▶ [Work task]:
An exact, complete copy of the data that follows is needed.

--- Data supplied ---

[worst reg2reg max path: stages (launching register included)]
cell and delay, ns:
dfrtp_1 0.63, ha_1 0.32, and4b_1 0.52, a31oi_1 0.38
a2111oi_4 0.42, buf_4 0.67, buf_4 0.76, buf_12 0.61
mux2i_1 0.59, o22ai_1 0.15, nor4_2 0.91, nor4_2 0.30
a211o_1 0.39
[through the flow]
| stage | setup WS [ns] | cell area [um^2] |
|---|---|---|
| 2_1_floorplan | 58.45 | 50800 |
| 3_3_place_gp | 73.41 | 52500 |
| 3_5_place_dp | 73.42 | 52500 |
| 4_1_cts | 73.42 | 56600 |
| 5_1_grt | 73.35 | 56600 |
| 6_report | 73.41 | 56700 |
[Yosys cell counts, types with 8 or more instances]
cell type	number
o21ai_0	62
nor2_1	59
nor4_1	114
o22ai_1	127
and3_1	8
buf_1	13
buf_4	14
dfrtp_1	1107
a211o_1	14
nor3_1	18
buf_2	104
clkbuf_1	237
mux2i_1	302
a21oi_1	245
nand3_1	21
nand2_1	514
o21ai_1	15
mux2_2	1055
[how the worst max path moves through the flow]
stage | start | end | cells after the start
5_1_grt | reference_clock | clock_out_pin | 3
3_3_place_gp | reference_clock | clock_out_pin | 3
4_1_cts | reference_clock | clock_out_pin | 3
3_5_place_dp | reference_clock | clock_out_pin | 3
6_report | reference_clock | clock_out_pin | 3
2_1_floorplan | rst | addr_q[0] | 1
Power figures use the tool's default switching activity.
[src/core/tws_pkg.sv]
// Package with register map, field positions and reset values of the three-wire serial port
package tws_pkg;

  ////////////////////////////////////////////////////////////////////////////
  // Register offsets
  localparam logic [15:0] ASYNC_MODE_OFS = 16'hff70;
  localparam logic [15:0] SYNC_MODE_OFS = 16'hff72;
  localparam logic [15:0] PRESCALE_OFS = 16'hff73;
  localparam logic [15:0] SHIFT_DATA_OFS = 16'hff74;
  localparam logic [15:0] STATUS_OFS = 16'hff75;

  ////////////////////////////////////////////////////////////////////////////
  // Reset values
  localparam logic [7:0] ASYNC_MODE_RST = 8'h00;
  localparam logic [7:0] SYNC_MODE_RST = 8'h00;
  localparam logic [7:0] PRESCALE_RST = 8'h00;
  localparam logic [7:0] DATA_RST = 8'h00;

  ////////////////////////////////////////////////////////////////////////////
  // Async mode fields
  localparam int TXE_BIT = 7;
  localparam int RXE_BIT = 6;
  localparam int PS_HI_BIT = 5;
  localparam int PS_LO_BIT = 4;
  localparam int CL_BIT = 3;
  localparam int SL_BIT = 2;
  localparam logic [7:0] ASYNC_MODE_MASK = 8'h00fc;

  // Sync mode fields
  localparam int ENABLE_BIT = 7;
  localparam int SSUSE_BIT = 6;
  localparam int DAP_BIT = 3;
  localparam int DIR_BIT = 2;
  localparam int CCK_BIT = 1;
  localparam int CKP_BIT = 0;
  localparam logic [7:0] SYNC_MODE_MASK = 8'h00cf;

  // Prescaler fields
  localparam int PRESCALE_SEL_LSB = 4;
  localparam logic [7:0] PRESCALE_MASK = 8'h00f0;
  localparam logic [3:0] PRESCALE_MAX_SEL = 4'h7;

  // Status fields
  localparam int BUSY_BIT = 0;

  ////////////////////////////////////////////////////////////////////////////
  // Frame constants
  localparam int BITS_PER_XFER = 8;
  localparam logic [3:0] CHAR_BITS_SHORT = 4'h7;
  localparam logic [3:0] CHAR_BITS_LONG = 4'h8;
  localparam logic [1:0] STOP_BITS_ONE = 2'h1;
  localparam logic [1:0] STOP_BITS_TWO = 2'h2;

  typedef enum logic [1:0] {
    PARITY_NONE = 2'b00,
    PARITY_ZERO = 2'b01,
    PARITY_ODD = 2'b10,
    PARITY_EVEN = 2'b11
  } parity_mode_t;

  typedef enum logic [1:0] {
    XFER_IDLE = 2'b00,
    XFER_RUN = 2'b01,
    XFER_FINISH = 2'b10
  } xfer_state_t;

endpackage : tws_pkg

---

▶ [Exercise result]:
[worst reg2reg max path: stages (launching register included)]
cell and delay, ns:
dfrtp_1 0.63, ha_1 0.32, and4b_1 0.52, a31oi_1 0.38
a2111oi_4 0.42, buf_4 0.67, buf_4 0.76, buf_12 0.61
mux2i_1 0.59, o22ai_1 0.15, nor4_2 0.91, nor4_2 0.30
a211o_1 0.39
[through the flow]
| stage | setup WS [ns] | cell area [um^2] |
|---|---|---|
| 2_1_floorplan | 58.45 | 50800 |
| 3_3_place_gp | 73.41 | 52500 |
| 3_5_place_dp | 73.42 | 52500 |
| 4_1_cts | 73.42 | 56600 |
| 5_1_grt | 73.35 | 56600 |
| 6_report | 73.41 | 56700 |
[Yosys cell counts, types with 8 or more instances]
cell type	number
o21ai_0	62
nor2_1	59
nor4_1	114
o22ai_1	127
and3_1	8
buf_1	13
buf_4	14
dfrtp_1	1107
a211o_1	14
nor3_1	18
buf_2	104
clkbuf_1	237
mux2i_1	302
a21oi_1	245
nand3_1	21
nand2_1	514
o21ai_1	15
mux2_2	1055
[how the worst max path moves through the flow]
stage | start | end | cells after the start
5_1_grt | reference_clock | clock_out_pin | 3
3_3_place_gp | reference_clock | clock_out_pin | 3
4_1_cts | reference_clock | clock_out_pin | 3
3_5_place_dp | reference_clock | clock_out_pin | 3
6_report | reference_clock | clock_out_pin | 3
2_1_floorplan | rst | addr_q[0] | 1
Power figures use the tool's default switching activity.
[src/core/tws_pkg.sv]
// Package with register map, field positions and reset values of the three-wire serial port
package tws_pkg;

  ////////////////////////////////////////////////////////////////////////////
  // Register offsets
  localparam logic [15:0] ASYNC_MODE_OFS = 16'hff70;
  localparam logic [15:0] SYNC_MODE_OFS = 16'hff72;
  localparam logic [15:0] PRESCALE_OFS = 16'hff73;
  localparam logic [15:0] SHIFT_DATA_OFS = 16'hff74;
  localparam logic [15:0] STATUS_OFS = 16'hff75;

  ////////////////////////////////////////////////////////////////////////////
  // Reset values
  localparam logic [7:0] ASYNC_MODE_RST = 8'h00;
  localparam logic [7:0] SYNC_MODE_RST = 8'h00;
  localparam logic [7:0] PRESCALE_RST = 8'h00;
  localparam logic [7:0] DATA_RST = 8'h00;

  ////////////////////////////////////////////////////////////////////////////
  // Async mode fields
  localparam int TXE_BIT = 7;
  localparam int RXE_BIT = 6;
  localparam int PS_HI_BIT = 5;
  localparam int PS_LO_BIT = 4;
  localparam int CL_BIT = 3;
  localparam int SL_BIT = 2;
  localparam logic [7:0] ASYNC_MODE_MASK = 8'h00fc;

  // Sync mode fields
  localparam int ENABLE_BIT = 7;
  localparam int SSUSE_BIT = 6;
  localparam int DAP_BIT = 3;
  localparam int DIR_BIT = 2;
  localparam int CCK_BIT = 1;
  localparam int CKP_BIT = 0;
  localparam logic [7:0] SYNC_MODE_MASK = 8'h00cf;

  // Prescaler fields
  localparam int PRESCALE_SEL_LSB = 4;
  localparam logic [7:0] PRESCALE_MASK = 8'h00f0;
  localparam logic [3:0] PRESCALE_MAX_SEL = 4'h7;

  // Status fields
  localparam int BUSY_BIT = 0;

  ////////////////////////////////////////////////////////////////////////////
  // Frame constants
  localparam int BITS_PER_XFER = 8;
  localparam logic [3:0] CHAR_BITS_SHORT = 4'h7;
  localparam logic [3:0] CHAR_BITS_LONG = 4'h8;
  localparam logic [1:0] STOP_BITS_ONE = 2'h1;
  localparam logic [1:0] STOP_BITS_TWO = 2'h2;

  typedef enum logic [1:0] {
    PARITY_NONE = 2'b00,
    PARITY_ZERO = 2'b01,
    PARITY_ODD = 2'b10,
    PARITY_EVEN = 2'b11
  } parity_mode_t;

  typedef enum logic [1:0] {
    XFER_IDLE = 2'b00,
    XFER_RUN = 2'b01,
    XFER_FINISH = 2'b10
  } xfer_state_t;

endpackage : tws_pkg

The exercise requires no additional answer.